Los dos monjes salieron de la cámara redonda sin enterarse del peligro que habían corrido y siguieron charlando abiertamente.

—El problema es que seguimos sin tener idea de dónde lo escondió —dijo el abad—. ¿Cómo es posible que mi sobrina haya encontrado un sitio tan secreto que se me haya escapado completamente?

—Seguramente cuando lo encontréis no os parecerá tan complicado. El más retorcido era éste y ya veis, no le debió gustar y no lo escondió aquí.

—No sabes cuánto lo siento, porque habría sido un verdadero alivio dar con él ahora.

—Pues no debía de ser el momento. Lo encontraremos cuando Dios quiera.

—Sí. Está visto que habremos de acudir a los caballeros templarios para hallarlo. Pero ¿cómo conseguir que entren de noche en la abadía sin que nadie se dé cuenta? Tengo que idear un modo para burlar la vigilancia del conde y del juez.

—Pues no se me ocurre el modo.

—A mí tampoco, hermano Raúl, y eso me preocupa.

Los dos monjes se retiraron, charlando en voz audible, mientras el inglés comprendió que ya no merecía la pena seguirles.

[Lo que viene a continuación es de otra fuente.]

From an optimization exercise on the open Yosys and OpenROAD flow, aimed at small area; shortcuts taken in it are not production practice.
Where RTL was checked, it was by simulation tests only, not by an equivalence proof against the original.
For run 4, only the layout was checked, not whether the RTL still works.
No activity file was given, so power comes from the tool's default toggle rates.

File: constraint.sdc
create_clock -name core_clock -period 10.0 [get_ports {clk}]
set_input_delay 2.0000 -clock core_clock [delete_from_list [all_inputs] [get_ports {clk}]]
set_output_delay 2.0000 -clock core_clock [all_outputs]
set_load 0.01 [all_outputs]
File: design.v
`timescale 1ns / 1ps
module lcd_controller(
    input rst,
    input clk,
    input rs_in,
	 input [7:0] data_in,
    input strobe_in,
    input [7:0] period_clk_ns,
    output lcd_e,
    output [3:0] lcd_nibble,
    output lcd_rs,
    output lcd_rw,
    output disable_flash,
    output reg done
    );
	localparam lcd_init_rst = 1;
	localparam lcd_init_wait = 2;	
	localparam lcd_init_write_03_01 = 3;
	localparam lcd_init_wait_4ms = 4;
	localparam lcd_init_write_03_02 = 5;
	localparam lcd_init_wait_100us = 6;
	localparam lcd_init_write_03_03 = 7;
	localparam lcd_init_wait_40us = 8;
	localparam lcd_init_write_02 = 9;
	localparam lcd_init_wait_50us = 10;
	localparam lcd_init_state_done = 11;
	localparam lcd_init_strobe = 12;
	reg [3:0] lcd_init_states, lcd_init_state_next;  
	reg [23:0] counter_wait_lcd_init;	
	reg [8:0] counter_wait_strobe_lcd_init, counter_wait_stabilize_lcd_init;
	reg [23:0] time_wait_lcd_init;
	reg [3:0] lcd_init_data_out;   
	reg lcd_init_e_out;            
	reg lcd_init_done;
	localparam lcd_data_rst = 1;
	localparam lcd_data_wait_1us = 2;
	localparam lcd_data_wr_nibble_high = 3;
	localparam lcd_data_wr_nibble_low = 4;	
	localparam lcd_data_strobe = 5;
	localparam lcd_data_wait_40us = 6;
	localparam lcd_data_done = 7;
	reg [19:0] time_wait_lcd_data;
	reg [19:0] counter_wait_lcd_data;	
	reg [8:0] counter_wait_strobe_lcd_data, counter_wait_stabilize_lcd_data;
	reg [3:0] lcd_data_states, lcd_data_state_next;	 
	reg [3:0] lcd_data_data_out;	 
	reg lcd_data_e_out;				 
	always @ (posedge clk)
	begin
		if (rst)	 
			begin
				lcd_init_states <= lcd_init_rst;
				counter_wait_lcd_init <= 0;
				counter_wait_strobe_lcd_init <= 0;
				counter_wait_stabilize_lcd_init <= 0;
				lcd_init_e_out <= 0;
				lcd_init_done <= 0;
				lcd_init_data_out <= 0;
			end
		else
			begin
				case (lcd_init_states)
					lcd_init_rst:
						begin
							time_wait_lcd_init <= 15000000;
							lcd_init_states <= lcd_init_wait;
							lcd_init_state_next <= lcd_init_write_03_01;
						end
					lcd_init_wait:
						begin
							counter_wait_lcd_init <= counter_wait_lcd_init + period_clk_ns;
							if (counter_wait_lcd_init >= time_wait_lcd_init)
								begin
									lcd_init_states <= lcd_init_state_next;
									counter_wait_lcd_init <= 0;
								end
						end
					lcd_init_strobe:
						begin
							counter_wait_stabilize_lcd_init <= counter_wait_stabilize_lcd_init + period_clk_ns;
							if (counter_wait_stabilize_lcd_init >= 40)
								begin
									lcd_init_e_out <= 1;
									counter_wait_strobe_lcd_init <= counter_wait_strobe_lcd_init + period_clk_ns;
									if (counter_wait_strobe_lcd_init >= 240)
										begin
											lcd_init_states <= lcd_init_state_next;
											counter_wait_stabilize_lcd_init <= 0;
											counter_wait_strobe_lcd_init <= 0;
											lcd_init_e_out <= 0;
										end
								end																			
						end
					lcd_init_write_03_01:
						begin
							lcd_init_data_out <= 4'h3;
							lcd_init_states <= lcd_init_strobe;	 
							lcd_init_state_next <= lcd_init_wait_4ms;							
						end
					lcd_init_wait_4ms:
						begin
							time_wait_lcd_init <= 4100000;	 
							lcd_init_states <= lcd_init_wait;
							lcd_init_state_next <= lcd_init_write_03_02;
						end
					lcd_init_write_03_02:
						begin
							lcd_init_data_out <= 4'h3;
							lcd_init_states <= lcd_init_strobe;	 
							lcd_init_state_next <= lcd_init_wait_100us;							
						end
					lcd_init_wait_100us:
						begin
							time_wait_lcd_init <= 100000;	 
							lcd_init_states <= lcd_init_wait;
							lcd_init_state_next <= lcd_init_write_03_03;
						end
					lcd_init_write_03_03:
						begin
							lcd_init_data_out <= 4'h3;
							lcd_init_states <= lcd_init_strobe;	 
							lcd_init_state_next <= lcd_init_wait_40us;							
						end
					lcd_init_wait_40us:
						begin
							time_wait_lcd_init <= 40000;	 
							lcd_init_states <= lcd_init_wait;
							lcd_init_state_next <= lcd_init_write_02;
						end
					lcd_init_write_02:
						begin
							lcd_init_data_out <= 4'h2;
							lcd_init_states <= lcd_init_strobe;	 
							lcd_init_state_next <= lcd_init_wait_50us;							
						end
					lcd_init_wait_50us:
						begin
							time_wait_lcd_init <= 50000;	 
							lcd_init_states <= lcd_init_wait;
							lcd_init_state_next <= lcd_init_state_done;							
						end
					lcd_init_state_done:
						begin
							lcd_init_done <= 1;
							lcd_init_state_next <= lcd_init_state_done;
						end
				endcase
			end
	end
	assign lcd_rw = 0;
	assign lcd_rs = rs_in;
	assign disable_flash = 1;
	assign lcd_e = (!lcd_init_done) ? lcd_init_e_out : lcd_data_e_out;
	assign lcd_nibble = (!lcd_init_done) ? lcd_init_data_out : lcd_data_data_out ;	
	always @ (posedge clk)
	begin
		if (~lcd_init_done)
			begin
				lcd_data_e_out <= 0;
				lcd_data_data_out <= 0;
				lcd_data_states <= lcd_data_rst;
				done <= 0; 
				counter_wait_stabilize_lcd_data <= 0;
				counter_wait_lcd_data <= 0;
				counter_wait_strobe_lcd_data <= 0;
			end
		else
			begin
				case (lcd_data_states)
					lcd_data_rst:
						begin
							done <= 0;
							if (strobe_in == 1)
								begin
									lcd_data_states <= lcd_data_wr_nibble_high;
								end 
							else
								lcd_data_states <= lcd_data_rst;
						end
					lcd_data_wr_nibble_high:
						begin
							lcd_data_data_out <= data_in[7:4];
							lcd_data_states <= lcd_data_strobe;
							lcd_data_state_next <= lcd_data_wait_1us;							
						end
					lcd_data_strobe:
						begin
							counter_wait_stabilize_lcd_data <= counter_wait_stabilize_lcd_data + period_clk_ns;
							if (counter_wait_stabilize_lcd_data >= 40)
								begin
									lcd_data_e_out <= 1;
									counter_wait_strobe_lcd_data <= counter_wait_strobe_lcd_data + period_clk_ns;
									if (counter_wait_strobe_lcd_data >= 240)
										begin
											lcd_data_states <= lcd_data_state_next;
											counter_wait_stabilize_lcd_data <= 0;
											counter_wait_strobe_lcd_data <= 0;
											lcd_data_e_out <= 0;
										end
								end
						end
					lcd_data_wait_1us:
						begin
							counter_wait_lcd_data <= counter_wait_lcd_data + period_clk_ns;
							if (counter_wait_lcd_data >= 1000)
								begin
									lcd_data_states <= lcd_data_wr_nibble_low;
									counter_wait_lcd_data <= 0;
								end
						end
					lcd_data_wr_nibble_low:
						begin
							lcd_data_data_out <= data_in[3:0];
							lcd_data_states <= lcd_data_strobe;
							lcd_data_state_next <= lcd_data_wait_40us;							
						end
					lcd_data_wait_40us:
						begin
							counter_wait_lcd_data <= counter_wait_lcd_data + period_clk_ns;
							if (counter_wait_lcd_data >= 40000)
								begin
									lcd_data_states <= lcd_data_done;
									counter_wait_lcd_data <= 0;
								end
						end
					lcd_data_done:
						begin
							done <= 1;
							lcd_data_states <= lcd_data_rst;
						end
				endcase
			end
	end
endmodule
File: run.sh
#!/bin/bash
# synth_recipe.tcl (not shown) runs the flow's synth.tcl, then flattens the netlist and writes it again
# the make line also repeats each setting of config.mk as NAME=value (left out here)
make -C /OpenROAD-flow-scripts/flow DESIGN_CONFIG=/design/flow/config.mk WORK_HOME=/design/flow/orfs CLKGATE_MAP_FILE= SYNTH_SCRIPT=/design/flow/synth_recipe.tcl finish
File: config.mk
export PLATFORM = sky130hd
export DESIGN_NAME = lcd_controller
export DESIGN_NICKNAME = lcd_controller
export VERILOG_FILES = /design/flow/design.v
export SDC_FILE = /design/flow/constraint.sdc
export NUM_CORES = 4
export LEC_CHECK = 0
export CAP_MARGIN = 20
export CORE_MARGIN = 2
export CORE_UTILIZATION = 40
export SLEW_MARGIN = 20
==> qor.txt, run 1 <==
Relative area change from synthesis to final layout - 13.9%
Syn Area/Cell - 8.64 um2
Proportion of power drawn by the clock network - 42.3%
Drt via density - 5.45
Fraction of synthesis flops using an asynchronous set or reset pin - 0%
Storage cell area - 2510 um2
Root buffer cell - clkbuf_16
Total wirelength of the detailed-routed design - 16,200 um
Sequential group share of total power - 38.4%
Switching Share - 28.9%
Clock slew seen by the registers of the worst setup and hold paths - 0.05 ns
Register bit total from synthesis - 116
Horizontal die dimension - 139 um
Outcome - timing/DRC/antenna clean
Count of standard-cell rows - 49
Startpoint kind of the worst setup timing path - input pin
Diode count - 0
Worst vdd ir - 0.130 mV
Critical-path maximum fanout - 10
Cell with the most instances after synthesis - dfxtp_1
Achievable clock frequency - 0.223 GHz
Number of enable flip-flop cells after synthesis - 19
Number of vias after detailed routing - 5,976
Number of maximum-capacitance violations - 0
Yosys cell types - 68
Leading cell types by count after synthesis - dfxtp_1, nor2_1, ha_1, a21oi_1, nand2_1
Total global-route track usage - 17.3%
Area share of the leading cell type in the synthesized netlist - 26.6%
Final HPWL DP - 11,400 um
Antenna-violating nets left - 0
Share of total power in combinational logic - 19.3%
Cell internal power dissipation - 1050 uW
Worst reg-to-reg path cell count - 8
CTS H-tree depth - 4
Endpoint kind of the worst setup timing path - flop
Setup TNS Final - 0 ns
Core outline area - 17,900 um2
Number of remaining DRC errors - 0
Power per cell area - 178 nW/um2
Worst path required time - 10.35 ns
Vias in the first global route - 5,762
Relative slew slack - 39.0%
Placement-stage cell area - 7690 um2
P_sw - 426 uW
Portion of the clock cycle consumed by the worst path in the final layout - 44.9%
Unrepaired setup endpoints after global routing - false
Detailed-route wire length per cell - 14.8 um
TritonCTS clock tree - done
DRC violation total after the first TritonRoute iteration - 342
Worst-case clock skew - 0.00689 ns
Overall overflow remaining after global route - 0
Max Buffers Root-to-Sink - 2
Yosys top cell by area - dfxtp_1
Gp weighted congestion - 0.805
Wire length of the first global-routing pass - 27,700 um
Cell depth of the worst hold path - 2
Area of the die - 19,300 um2
Final design area excluding fillers - 8300 um2
Static power due to leakage - 0.00330 uW
Multi-input combinational cell area - 4470 um2
Hold violation count in the final report - 0
Hold crit path type - flop to flop
Number of fill cells in the layout - 1,754
Total of buffers placed on input and output ports - 24
Worst-margin pin slew - 0.914 ns
Synthesized netlist cell count - 844
Arrival @ worst endpoint - 4.84 ns
Hold bufs inserted after CTS - 0
Cell area after technology mapping - 7290 um2
Top cells by area in the synthesized netlist - dfxtp_1, ha_1, edfxtp_1
Crit Path Category - input pin to flop
Quantity of gates resized following cts - 0
Final net count - 949
CTS buffer count - 17
Min Tclk post-route - 4.49 ns
Sequential cell area fraction in the yosys report - 34.5%
Sink Count - 116
Number of top-level design ports - 29
Postcts setup bufs - 0
Main flop type after synthesis - dfxtp_1
Share of layout cells above drive strength 1 - 7.03%
Antenna violations before repair - 0
Pins over their slew limit - 0
Initial Utilization - 40.7%
Final setup violation count - 0
Pin count of the biggest net entering global routing - 40
Warning count from the yosys run - 1
Height of the die - 139 um
Insertion delay to the later sink of the worst-skew pair - 0.41 ns
Count of TritonRoute iterations in the first routing pass - 4
Finished Core Util - 46.4%
==> per-stage QoR <==
stage | cells | worst slack [ns] | hold WS (ns) | total power [uW]
floorplan | 844 | 5.88 | 0.426 | 785
global placement | 1066 | 5.05 | 0.442 | 858
detailed placement | 1066 | 5.05 | 0.451 | 861
CTS | 1097 | 5.48 | 0.459 | 1490
global route | 1097 | 5.25 | 0.478 | 1550
finish | 1097 | 5.51 | 0.458 | 1470
==> final timing paths <==
check	from	endpoint	slack, ns
setup reg to reg	time_wait_lcd_init[20]	counter_wait_lcd_init[8]	7.19
hold / removal	counter_wait_strobe_lcd_data[0]	counter_wait_strobe_lcd_data[0]	0.46
setup / recovery	period_clk_ns[1]	counter_wait_lcd_init[14]	5.51
hold reg to reg	counter_wait_strobe_lcd_data[0]	counter_wait_strobe_lcd_data[0]	0.46
==> worst max-delay path, stage by stage <==
cell             delay [ns]
clkdlybuf4s50_1        0.78
inv_1                  0.24
fa_1                   0.51
nor2b_1                0.17
o2111ai_1              0.15
nand3b_1               0.30
nand3_1                0.18
or4_1                  0.41
nand3_1                0.09
==> cell families after synthesis <==
family	count (synthesis)	synth area share, %
muxes	15	2.09
buffers and inverters	77	4.26
AOI/OAI and AO/OA	225	20.9
xor gates and xnor gates	36	4.32
and+or+nand+nor	299	20.6
DFF	116	34.5
adders and majority gates	74	13.3
other	2	0.103
==> state kept, by name, summed over array words and instances (netlist names) <==
register,count
counter_wait_lcd_init,24
counter_wait_lcd_data,20
time_wait_lcd_init,14
counter_wait_stabilize_lcd_data,9
counter_wait_stabilize_lcd_init,9
counter_wait_strobe_lcd_data,9
counter_wait_strobe_lcd_init,9
lcd_data_data_out,4
lcd_init_state_next,4
lcd_init_states,4
lcd_data_states,3
lcd_init_data_out,2
done,1
lcd_data_e_out,1
lcd_data_state_next,1
lcd_init_done,1
lcd_init_e_out,1
==> final cells by class <==
type / count / share of cell area (%)
clock buffers: 24 / 6.18
clock inverters: 7 / 1.15
inverters: 43 / 1.94
multi-input cells: 651 / 53.9
flip-flops and latches: 116 / 30.3
well taps: 229 / 3.45
repair buffers: 27 / 3.17
==> placed cells by master (no fill, tap or decap), types with 19 or more instances in the layout <==
master           count
dfxtp_1             97
a21oi_1             65
a21o_1              20
o21ai_0             36
nand3_1             31
a22oi_1             21
ha_1                67
inv_1               43
clkdlybuf4s50_1     24
nor2_1              89
nand2_1             62
edfxtp_1            19
xnor2_1             25
==> power by group through the flow <==
| stage | clock network (uW) | logic, uW | registers (uW) |
|---|---|---|---|
| after floorplan | 0 | 239 | 546 |
| after global placement | 0 | 283 | 575 |
| after detailed placement | 0 | 285 | 576 |
| after CTS | 637 | 287 | 567 |
| after global routing | 657 | 322 | 572 |
| final | 624 | 284 | 566 |
==> routing by layer <==
layer | global-route usage (%) | vias to the layer above | part of all wire (%)
li1 | - | 3104 | -
met1 | 22.6 | 2787 | 49
met2 | 28.7 | 64 | 46
met3 | 3.31 | 21 | 2.8
met4 | 5.90 | 0 | 1.8
met5 | 0 | - | 0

Habían fracasado en su objetivo. Discretamente, se retiró por los corredores de la abadía hasta su habitación, donde le esperaba el caballero Alonso de Haro. No les hicieron falta palabras. Sólo con una mirada le bastó al caballero castellano para saber que el inglés no había conseguido capturar la tan deseada y esquiva pieza.